If you are into what makes Hitchcock tick, you really have to see this movie. Not that you should mind--it's great stuff. First of all you get the presumably innocent man accused of a string of murders (this is ambiguous). Then you have the mixing of sex and murder (or lust and murder--there is no sex here). And then you have the way Hitchcock mixes every day regular people and very safe and homey situations with genuine terrible murderous events. And finally there is his filming and editing.
Take a look even at the very first shot--a close up a screaming woman shot at an angle (a "Dutch angle"). Look next at how dark and impressionistic the next shots are of a horrified crowd, a cop, and a reporter. Later there are other interesting cuts to lead you to thinking a certain way about the characters. And the overlapping of images. And the shot of a man walking overhead on glass, as if you can see through the ceiling.
The humor and clever conversation of later versions of this story are naturally lost on us here. Also in good Hitch fashion there are few intertitle cards. Good thing. The visuals tell the story. And wait until the final scenes, the Pieta all over again, really gorgeous. Some of these last shots were redone at the request of the studio to change the impressions of the main character, a handsome man with an acting reputation to protect. Hitchcock went along, and it seems to be acceptable all around by the time it was released.

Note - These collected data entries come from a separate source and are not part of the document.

$ cat src/rtl/aux_int_request.sv
// rtl/aux_int_request.sv - button synchroniser/debouncer feeding a priority-encoded interrupt request
module aux_int_request #(
    parameter int NumCh       = 3,
    parameter int DebounceCnt = 4,
    parameter int IdBit       = 2
) (
    input  logic             clk,
    input  logic             rst,
    input  logic [NumCh-1:0] btn,
    input  logic             clear,
    input  logic             ack,
    output logic             req_valid,
    output logic [IdBit-1:0] req_id,
    output logic [NumCh-1:0] pending,
    output logic [NumCh-1:0] level
);

    localparam int CntW = $clog2(DebounceCnt + 1);
    localparam logic [CntW-1:0] CntLast = CntW'(DebounceCnt - 1);

    typedef enum logic [1:0] {
        IDLE    = 2'd0,
        PEND    = 2'd1,
        WAITREL = 2'd2
    } state_e;

    logic [NumCh-1:0] s1_q, s2_q;
    logic [NumCh-1:0] level_q, level_d;
    logic [NumCh-1:0] level_prev_q;
    logic [CntW-1:0]  cnt_q [NumCh];
    logic [CntW-1:0]  cnt_d [NumCh];
    state_e           state_q [NumCh];
    state_e           state_d [NumCh];
    logic             grant;

    always_ff @(posedge clk) begin
        if (rst) begin
            s1_q         <= '0;
            s2_q         <= '0;
            level_q      <= '0;
            level_prev_q <= '0;
            for (int i = 0; i < NumCh; i++) begin
                cnt_q[i]   <= '0;
                state_q[i] <= IDLE;
            end
        end else begin
            s1_q         <= btn;
            s2_q         <= s1_q;
            level_q      <= level_d;
            level_prev_q <= level_q;
            for (int i = 0; i < NumCh; i++) begin
                cnt_q[i]   <= cnt_d[i];
                state_q[i] <= state_d[i];
            end
        end
    end

    // Level only changes after DebounceCnt consecutive disagreeing samples.
    always_comb begin
        level_d = level_q;
        for (int i = 0; i < NumCh; i++) begin
            cnt_d[i] = cnt_q[i];
            if (s2_q[i] == level_q[i]) begin
                cnt_d[i] = '0;
            end else if (cnt_q[i] == CntLast) begin
                level_d[i] = ~level_q[i];
                cnt_d[i]   = '0;
            end else begin
                cnt_d[i] = cnt_q[i] + 1'b1;
            end
        end
    end

    assign grant = ack & req_valid;

    // clear takes precedence over ack; a channel still held must be released before re-arming.
    always_comb begin
        for (int i = 0; i < NumCh; i++) begin
            state_d[i] = state_q[i];
            case (state_q[i])
                IDLE: begin
                    if (level_q[i] && !level_prev_q[i]) state_d[i] = PEND;
                end
                PEND: begin
                    if (clear) begin
                        state_d[i] = level_q[i] ? WAITREL : IDLE;
                    end else if (grant && (req_id == IdBit'(i))) begin
                        state_d[i] = WAITREL;
                    end
                end
                WAITREL: begin
                    if (!level_q[i]) state_d[i] = IDLE;
                end
                default: state_d[i] = IDLE;
            endcase
        end
    end

    always_comb begin
        pending = '0;
        for (int i = 0; i < NumCh; i++) begin
            pending[i] = (state_q[i] == PEND);
        end
    end

    always_comb begin
        req_id = '0;
        for (int i = NumCh - 1; i >= 0; i--) begin
            if (pending[i]) req_id = IdBit'(i);
        end
    end

    assign req_valid = |pending;
    assign level     = level_q;

endmodule

$ cat config.mk
export PLATFORM = sky130hd
export DESIGN_NAME = aux_int_request
export DESIGN_NICKNAME = d
export VERILOG_FILES = /design/src/rtl/aux_int_request.sv
export SDC_FILE = /design/constraint.sdc
export NUM_CORES = 1
export LEC_CHECK = 0
export BUFFER_PORTS_ARGS = -buffer_cell sky130_fd_sc_hd__buf_4
export CORE_MARGIN = 2
export CORE_UTILIZATION = 50
export DETAILED_ROUTE_END_ITERATION = 6
export GPL_TIMING_DRIVEN = 0
export PLACE_DENSITY = 0.82
export SLEW_MARGIN = 20
export SYNTH_ARGS = -nofsm -noshare
export SYNTH_HDL_FRONTEND = slang
export SYNTH_SLANG_ARGS = --single-unit
$ cat constraint.sdc
create_clock -name clk -period 1.95 [get_ports clk]
set_clock_uncertainty 0.15 [all_clocks]
set_input_delay 0.39 -clock clk [delete_from_list [all_inputs] [get_ports clk]]
set_output_delay 0.39 -clock clk [all_outputs]
set_load 0.02 [all_outputs]
==> results of run 1 <==
-- worst max path at each step --
stage	end	start
finish	req_id[1]	state_q[0][3]
global route	req_id[1]	state_q[0][3]
CTS	req_id[1]	state_q[0][1]
detailed placement	req_id[1]	state_q[0][3]
global placement	req_id[1]	state_q[0][1]
floorplan	req_id[1]	state_q[0][3]
-- synthesized netlist by cell type, drive strengths merged, types with 2 or more instances --
library cell,count,area (sq um)
or3,3,23.8
nor3b,3,27.5
nor3,3,15.0
dfxtp,27,541
o21ai,3,15.0
a211oi,2,15.0
nor2b,10,62.6
xnor2,3,26.3
mux2i,3,30.0
nand3,2,10.0
nand2b,3,18.8
nand3b,2,15.0
a21oi,2,10.0
clkbuf,2,8.75
nor2,17,71.3
inv,9,33.8
ha,6,75.1
-- critical path, delay by kind of cell, from the launching register on --
family	cells	cell delay, ns
flip-flops	1	0.39
AND/OR/NAND/NOR	2	0.32
buffers and inverters	2	0.24
-- where the power goes --
group / switching (W) / total (W) / internal (W) / leakage, nW
Clock: 0.000149 / 0.000229 / 0.0000801 / 0.0150
Combinational: 0.0000161 / 0.0000337 / 0.0000176 / 0.289
Sequential: 0.00000336 / 0.000561 / 0.000558 / 0.220
Total: 0.000169 / 0.000824 / 0.000656 / 0.524
-- flip-flops by register name, indices dropped and copies added (netlist names) --
| name | count |
|---|---|
| cnt_q | 9 |
| state_q | 6 |
| level | 3 |
| level_prev_q | 3 |
| s1_q | 3 |
| s2_q | 3 |
-- layout make-up --
| cell class | count | area, sq um | share of cell area |
|---|---|---|---|
| Tap cell | 27 | 33.8 | 0.0274 |
| Buffer | 2 | 8.76 | 0.00710 |
| Inverter | 9 | 33.8 | 0.0274 |
| Multi-Input combinational cell | 69 | 482 | 0.390 |
| Timing Repair Buffer | 14 | 105 | 0.0852 |
| Clock buffer | 4 | 26.3 | 0.0213 |
| Sequential cell | 27 | 544 | 0.441 |
-- through the flow --
step | hold slack [ns] | power (W) | worst slack (ns)
finish | 0.119 | 0.000824 | 0.140
floorplan | 0.249 | 0.000595 | 0.186
CTS | 0.109 | 0.000837 | 0.0121
global route | 0.105 | 0.000863 | 0.0371
detailed placement | 0.263 | 0.000609 | 0.375
global placement | 0.258 | 0.000608 | 0.404
-- metal layers --
metal  up-vias  share of wire  global-route usage
li1        391              -                   -
met1       334           0.47               0.185
met2        15           0.46               0.231
met3         5          0.036              0.0273
met4         0          0.032               0.111
met5         -              0                   0
-- logic make-up after synthesis --
kind of cell    Yosys count  synth area share
flops                    27             0.515
buf+inv                  11            0.0405
compound gates           11            0.0703
simple gates             46             0.249
fa+ha+maj                 6            0.0715
mux                       3            0.0286
xor+xnor                  3            0.0250
-- timing repair --
| item | CTS | global route |
|---|---|---|
| resized for setup | 1 | 5 |
| endpoints found under the setup margin | 1 | 2 |
| cloned | 0 | 0 |
| hold buffers | 0 | 0 |
==> results.md, run 1 <==
* Status: finished clean
* Root Buffer: clkbuf_4
* Seq/Total Area, Yosys at 0.515
* Pwr dens at 668 mW/mm^2
* Die width at 49.8 microns
* GR Overflow Total at 0
* Worst slew pin tran at 0.414 ns
* Top_reg_cell synth: dfxtp_1
* Share of cells above drive strength 1 at 0.224
* GPL Wtd Cong at 0.747
* Drt total wl at 1.64 mm
* Pin count of the biggest net entering global routing at 15
* Final cell count without fillers at between 150 and 200
* Most common cell after layout, fill and taps aside: dfxtp_1
* Final hold vios at 0
* Hold WC Path Type: in2reg
* Row cnt at 16
* Initial DRC count at 6
* Reg2Reg Setup Slack at 0.50 ns
* HPWL after DPL at 1.24 mm
* #FFs+latches synth at 27
* I/O pin cnt at 16
* R2r startpoint: cnt_q[0][3]
* Design area at 0.00123 sq mm
* Post-route setup TNS at 0 ns
* Startpoint types: flip-flop
* Crit path DAT at 1.27 ns
* Total Die Area at 0.00248 sq mm
* Hold worst-path end: s1_q[1]
* Vias at 745
* DR DRC count at 0
* Worst-skew pair later-pin latency at 0.32 ns
* Hold Crit Depth at 2
* Fill cells at 181
* Post-synth ARST share at 0
* Final setup fails at 0
* Vias in the first global route at 660
* DR pass1 iterations at 4
* CTS tree: yes
* Max Slew Vio Count at 0
* Relative slew slack at 0.724
* DRT antenna net count at 0
* Yosys cell types at 28
* Via/cell ratio at 4.90
* I/O Buffers at 14
* Post-synthesis cell count at 107
* Max Fclk at between 0.5 and 0.6 GHz
* Total of max-cap violations at 0
* Max Root-Sink Buffers at 2
* CP Cell Sequence: nand2b_2 > inv_1 > nor3_2 > buf_4
* Initial Util at 0.535
* CTS sink cnt at 27
* Number of setup buffers added after CTS at 0
* Fin crit share at 0.928
* R2R depth at 4
* Final Core Density at 0.629
* Crit path max fanout at 6
* CTS Buf Count at 3
* First-pass GRT wire length at 2.72 mm
* CP endpoint kind: primary output
* Synth Warn # at 0
* Antenna violations before repair at 0
* CTS H-tree depth at 1
* Avg WL per Cell at approximately 11 microns
* Peak supply drop at between 0.5 and 0.6 mV
* P&R area growth vs syn at 17.5%
* Clk pin slew, worst setup/hold paths at 0.13 ns
* Avg Cell Area, Syn at 9.81 sq um
* Worst hold start: btn[1]
* Setup CP Type: reg2out
* Dpl cells at roughly 150
* Post-layout min period at around 1.8 ns
* Slowest CP cell: dfxtp_4
* Most frequent cells in the layout: 26 x dfxtp_1, 14 x nor2_1, 14 x buf_4, 10 x nor2b_1, 9 x inv_1
* Post-Syn Area at 0.00105 sq mm
* Diodes inserted at 0
* Global Route Usage Sum at 0.150
* Die Y at around 50 microns
* NumNets Final at 139
* Net Count, Synth at 120
* Max incr delay on CP at 0.39 ns
* Post-synth EDFFs at 0
* Static Leak at ~0.52 nW
* Core Region at 0.00196 sq mm
* Placed Area at 0.00119 sq mm
* Worst R2R End: cnt_q[0][4]
* Worst EP required at 1.41 ns
* RSZ-0062 raised after global routing: false
(Power assumes the default switching activity.)
==> run 2: changes to the inputs <==
- CORE_MARGIN: 2 -> 8
==> run 2 against run 1 <==
  * Wire length increased by 8.7%
  * Via count increased by 1.5%
  * Maximum frequency decreased by 2.0%
  * Non-clock buffer count unchanged
  * Critical endpoint unchanged
  * Setup slack got worse by 0.037 ns
  * Power increased by 0.38%
  * Count of clock-buffer cells in the layout decreased by 1
  * Die area increased by 54%
  * Combinational power increased by 2%
==> results.md, run 2 (synthesis gave the netlist of run 1 again) <==
* Die Y at 61.8 microns (was 49.8 microns)
* Post-layout min period at 1.85 ns (was 1.81 ns)
* P&R area growth vs syn at 16.9% (was 17.5%)
* Max Root-Sink Buffers at 2 (unchanged)
* CTS sink cnt at 27 (unchanged)
* Crit path DAT at 1.31 ns (was 1.27 ns)
* Worst-skew pair later-pin latency at 0.31 ns (was 0.32 ns)
* Reg power frac at 0.680 (was 0.681)
* GR Overflow Total at 0 (unchanged)
* Setup CP Type: reg2out (unchanged)
* Fin crit share at 0.947 (was 0.928)
* Final hold vios at 0 (unchanged)
* Placement Setup Slack at 0.357 ns (was 0.375 ns)
* Reg area at 542 sq um (was 544 sq um)
* Total Die Area at 0.00382 sq mm (was 0.00248 sq mm)
* I/O Buffers at 14 (unchanged)
* I/O pin cnt at 16 (unchanged)
* HPWL after DPL at 1.37 mm (was 1.24 mm)
* CTS H-tree depth at 1 (unchanged)
* Design Power at 0.000827 W (was 0.000824 W)
* Vias in the first global route at 743 (was 660)
* Total of max-cap violations at 0 (unchanged)
* Startpoint types: flip-flop (unchanged)
* R2R depth at 4 (unchanged)
* Vias at 756 (was 745)
* Root Buffer: clkbuf_4 (unchanged)
* Static Leak at 0.525 nW (was 0.524 nW)
* Dpl cells at 148 (unchanged)
* Worst slew pin tran at 0.419 ns (was 0.414 ns)
* Global Route Usage Sum at 0.103 (was 0.150)
* First-pass GRT wire length at 3.03 mm (was 2.72 mm)
* CP Cell Sequence: nand2b_2 > inv_1 > nor3_2 > buf_4 (unchanged)
* Hold Crit Depth at 2 (unchanged)
* Drt total wl at 1.78 mm (was 1.64 mm)
* Delay-heaviest family, CP: flip-flops (unchanged)
* Number of setup buffers added after CTS at 0 (unchanged)
* Pin count of the biggest net entering global routing at 16 (was 15)
* Die width at 61.8 microns (was 49.8 microns)
* P_int at 0.000654 W (was 0.000656 W)
* CTS hold repair buffers at 0 (unchanged)
* Post-route setup TNS at 0 ns (unchanged)
* DR pass1 iterations at 4 (unchanged)
* Largest Register: cnt_q (unchanged)
* Clk pin slew, worst setup/hold paths at 0.14 ns (was 0.13 ns)
* Initial Util at 0.530 (was 0.535)
* Antenna violations before repair at 0 (unchanged)
* CTS tree: yes (unchanged)
* Via/cell ratio at 4.97 (was 4.90)
* Max incr delay on CP at 0.39 ns (about the same)
* CP endpoint kind: primary output (unchanged)
* Setup ws final at 0.103 ns (was 0.140 ns)
* Max reg flops at 9 (unchanged)
* Avg WL per Cell at 11.7 microns (was 10.8 microns)
* Initial DRC count at 5 (was 6)
* Diodes inserted at 0 (unchanged)
* Area of the multi-input gates at 477 sq um (was 482 sq um)
* Share of cells above drive strength 1 at 0.232 (was 0.224)
* CTS Buf Count at 3 (unchanged)
* Max Fclk at 0.541 GHz (was 0.553 GHz)
* Combinational share of power at 0.042 (was 0.041)
* Most frequent cells in the layout: 26 x dfxtp_1, 14 x nor2_1, 14 x buf_4, 10 x nor2b_1, 9 x inv_1 (unchanged)
* Crit path max fanout at 6 (unchanged)
* Pwr dens at 674 mW/mm^2 (was 668 mW/mm^2)
* Peak supply drop at 0.497 mV (was 0.562 mV)
* Hold WC Path Type: in2reg (unchanged)
* Status: finished clean (unchanged)
* Clk pwr share at 0.278 (about the same)
* Most common cell after layout, fill and taps aside: dfxtp_1 (unchanged)
* Final cell count without fillers at 152 (unchanged)
* DRT antenna net count at 0 (unchanged)
* Switching share of power at 0.210 (was 0.205)
* Slowest CP cell: dfxtp_2 (was dfxtp_4)
* Top flop regs: cnt_q (9), state_q (6) (unchanged)
* WP depth at 4 (unchanged)
* Switching pwr at 0.000174 W (was 0.000169 W)
* NumNets Final at 139 (unchanged)
* Final setup fails at 0 (unchanged)
* Row cnt at 16 (unchanged)
* Worst path buffer plus inverter count at 2 (unchanged)
* Max Slew Vio Count at 0 (unchanged)
* GPL Wtd Cong at 0.776 (was 0.747)
* DR DRC count at 0 (unchanged)
* Fill cells at 185 (was 181)
* Final Core Density at 0.619 (was 0.629)
* Worst EP required at 1.41 ns (about the same)
* Relative slew slack at 0.721 (was 0.724)
* Core Region at 0.00198 sq mm (was 0.00196 sq mm)
-- run 2: power by group through the flow --
stage	Combinational (W)	Sequential (W)	Clock (W)
floorplan	0.0000205	0.000574	0
global placement	0.0000338	0.000574	0
detailed placement	0.0000349	0.000575	0
CTS	0.0000349	0.000563	0.000241
global route	0.0000389	0.000564	0.000261
finish	0.0000344	0.000563	0.000230
-- run 2: area by class of cell --
type                       count  area share
clock buffer                   3      0.0183
inverter                       9      0.0275
buffer                         2     0.00714
timing repair buffer          14      0.0856
tap                           27      0.0275
sequential                    27       0.441
multi-input combinational     69       0.388
clock inverter                 1     0.00408
-- run 2: worst register-to-register path, delay by kind of cell, from the launching register on --
kind                     cells  cell delay [ns]
AND/OR/NAND/NOR              2             0.49
adder cells (fa/ha/maj)      2             0.41
flip-flops                   1             0.35
-- run 2: what timing repair did --
item | in CTS | in global routing
endpoints found under the hold margin | 0 | 0
endpoints found under the setup margin | 1 | 2
resized for setup | 1 | 3
-- run 2: stage by stage --
| stage | area [sq um] | hold slack [ns] |
|---|---|---|
| 6_report | 1230 | 0.131 |
| 5_1_grt | 1230 | 0.115 |
| 4_1_cts | 1220 | 0.125 |
| 3_5_place_dp | 1190 | 0.267 |
| 3_3_place_gp | 1190 | 0.257 |
| 2_1_floorplan | 1050 | 0.249 |
-- run 2: layer usage --
metal  up-vias  track usage  part of all wire
met5         -            0                 0
met3         2       0.0309             0.080
met2        17        0.182              0.47
met4         0       0.0422            0.0079
li1        386            -                 -
met1       351        0.111              0.44
-- run 2: worst paths after layout --
path	from	endpoint	slack (ns)
worst min-delay path	btn[0]	s1_q[0]	0.13
worst min register to register	cnt_q[0][0]	cnt_q[0][0]	0.29
worst max-delay path	state_q[0][3]	req_id[1]	0.10
worst max register to register	cnt_q[0][3]	cnt_q[0][3]	0.51
==> run 3: changes to the inputs <==
- CORE_UTILIZATION: 50 -> 30
- PLACE_DENSITY: 0.82 -> 0.58
==> run 3 against run 2 <==
  * Sequential power about the same
  * Clock power is essentially flat
  * Cell count increased by 13%
  * Die area grew 48%
  * Cell area grew 2.4%
  * First-iteration DRC count rose to 4.4 times the previous value
  * Register-to-register slack is essentially flat
  * Largest power group unchanged
  * Highest routed layer unchanged
==> results.md, run 3 (synthesis gave the netlist of run 1 again) <==
* GPL Wtd Cong at 0.690 (was 0.776)
* Max Fclk at 0.544 GHz (was 0.541 GHz)
* I/O pin cnt at 16 (unchanged)
* Hold worst-path end: s1_q[0] (unchanged)
* Startpoint types: flip-flop (unchanged)
* Antenna violations before repair at 0 (unchanged)
* Met3 Track Usage GR at 0.0293 (was 0.0309)
* Fill cells at 361 (was 185)
* Drt total wl at 1.89 mm (was 1.78 mm)
* Share of cells above drive strength 1 at 0.224 (was 0.232)
* Crit path max fanout at 6 (unchanged)
* Delay-heaviest family, CP: flip-flops (unchanged)
* RSZ-0062 raised after global routing: false
* HPWL after DPL at 1.41 mm (was 1.37 mm)
* Via/cell ratio at 4.49 (was 4.97)
* Largest Register: cnt_q (unchanged)
* Max Slew Vio Count at 0 (unchanged)
* Initial Util at 0.315 (was 0.530)
* Crit path DAT at 1.30 ns (was 1.31 ns)
* Initial DRC count at 22 (was 5)
* Max incr delay on CP at 0.39 ns (about the same)
* Die width at 75.2 microns (was 61.8 microns)
* Hold Crit Depth at 2 (unchanged)
* Setup CP Type: reg2out (unchanged)
* CTS H-tree depth at 1 (unchanged)
* Design Power at 0.000827 W (about the same)
* Avg WL per Cell at 11.0 microns (was 11.7 microns)
* Worst-skew pair later-pin latency at 0.30 ns (was 0.31 ns)
* Crit. Startpoint: state_q[0][3] (unchanged)
* DRT antenna net count at 0 (unchanged)
* DR pass1 iterations at 4 (unchanged)
* Diodes inserted at 0 (unchanged)
* Most Crowded Layer GR: met2 (unchanged)
* CP Cell Sequence: nand2b_2 > inv_1 > nor3_2 > buf_4 (unchanged)
* Post-layout min period at 1.84 ns (was 1.85 ns)
* Max reg flops at 9 (unchanged)
* CP endpoint kind: primary output (unchanged)
* Pwr dens at 658 mW/mm^2 (was 674 mW/mm^2)
* R2R depth at 4 (unchanged)
* Final hold vios at 0 (unchanged)
* Die Y at 75.2 microns (was 61.8 microns)
* Worst path buffer plus inverter count at 2 (unchanged)
* Post-route setup TNS at 0 ns (unchanged)
* DR DRC count at 0 (unchanged)
* CTS Buf Count at 3 (unchanged)
* Final setup fails at 0 (unchanged)
* Top flop regs: cnt_q (9), state_q (6) (unchanged)
* Worst EP required at 1.41 ns (about the same)
* NumNets Final at 139 (unchanged)
* Worst slew pin tran at 0.512 ns (was 0.419 ns)
* Total of max-cap violations at 0 (unchanged)
* Max Root-Sink Buffers at 2 (unchanged)
* Slowest CP cell: dfxtp_4 (was dfxtp_2)
* Static Leak at 0.524 nW (was 0.525 nW)
* Routing usage on met1 at 0.0724 (was 0.111)
* CTS sink cnt at 27 (unchanged)
* R2r startpoint: cnt_q[0][6] (was cnt_q[0][3])
* Pin count of the biggest net entering global routing at 15 (was 16)
* GR Overflow Total at 0 (unchanged)
* Relative slew slack at 0.659 (was 0.721)
* Core Region at 0.00334 sq mm (was 0.00198 sq mm)
* Most frequent cells in the layout: 26 x dfxtp_1, 14 x nor2_1, 14 x buf_4, 10 x nor2b_1, 9 x inv_1 (unchanged)
* Worst hold start: btn[0] (unchanged)
* Status: finished clean (unchanged)
* Worst R2R End: cnt_q[0][8] (was cnt_q[0][3])
* Row cnt at 21 (was 16)
* Vias in the first global route at 752 (was 743)
* Setup ws final at 0.111 ns (was 0.103 ns)
* Reg2Reg Setup Slack at 0.52 ns (was 0.51 ns)
* Fin crit share at 0.943 (was 0.947)
* Hold WC Path Type: in2reg (unchanged)
* First-pass GRT wire length at 3.16 mm (was 3.03 mm)
* Clk pin slew, worst setup/hold paths at 0.14 ns (about the same)
* Peak supply drop at 0.413 mV (was 0.497 mV)
* Global Route Usage Sum at 0.0732 (was 0.103)
* Total Die Area at 0.00565 sq mm (was 0.00382 sq mm)
* P&R area growth vs syn at 19.8% (was 16.9%)
* Placement Setup Slack at 0.323 ns (was 0.357 ns)
* CTS tree: yes (unchanged)
* Vias at 767 (was 756)
* Root Buffer: clkbuf_4 (unchanged)
* Met2 usage at 0.137 (was 0.182)
* Most common cell after layout, fill and taps aside: dfxtp_1 (unchanged)
* I/O Buffers at 14 (unchanged)
run 3: changes by cell type in the layout (fill, tap and decap cells not counted):
cell      delta
nand2b_2     -1
dfxtp_4      +1
clkbuf_1     +1
nand2b_4     +1
clkinv_2     -1
dfxtp_2      -1
run 3: repair_timing:
action	4_1_cts	5_1_grt
setup endpoints to repair	1	1
resized for setup	2	4
setup buffers	0	0
hold buffers	0	0
pin swaps	0	0
run 3: worst max path at each step:
stage	end	slack, ns	depth (start not counted)
global placement	req_id[1]	0.37	4
finish	req_id[1]	0.11	4
floorplan	req_id[1]	0.19	3
detailed placement	req_id[1]	0.32	4
CTS	req_id[1]	0.0006	4
global route	req_id[1]	0.01	4
run 3: worst register-to-register path: cells and delay by family (launching register included):
family | cells | cell delay [ns]
simple gates | 2 | 0.50
fa+ha+maj | 2 | 0.39
flops | 1 | 0.34
run 3: cell type report:
class                   count  area, sq um  share of cell area
multi-input cells          69          482               0.383
plain buffers               2         8.76             0.00697
flip-flops and latches     27          544               0.433
inverters                   9         33.8              0.0269
repair buffers             14          105              0.0836
clock buffers               4         26.3              0.0209
well taps                  46         57.6              0.0458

It's hard to find a decent "print" of this (a version from a good copy of the film, on DVD or streaming), but it has recently been restored and re-scored (orchestrated) and that's for sure the one to get. It is so far only a U.K. release, apparently even a blu-ray version is out (look for the red and black Constructivist cover). Criterion has not released a version. The original release has different scenes tinted blue or amber for greater effect and the usual version on Hitchcock DVDs and DVD sets in the U.S. is all black and white.
So, if you don't like silent films and can't stand choppy or grainy or badly cropped releases of early films, don't see this. But if you can find the clean new restoration, or you just love Hitchcock, or if you really like silent films (they get more and more amazing the more you see), then see this! It's the director's first really characteristic feature.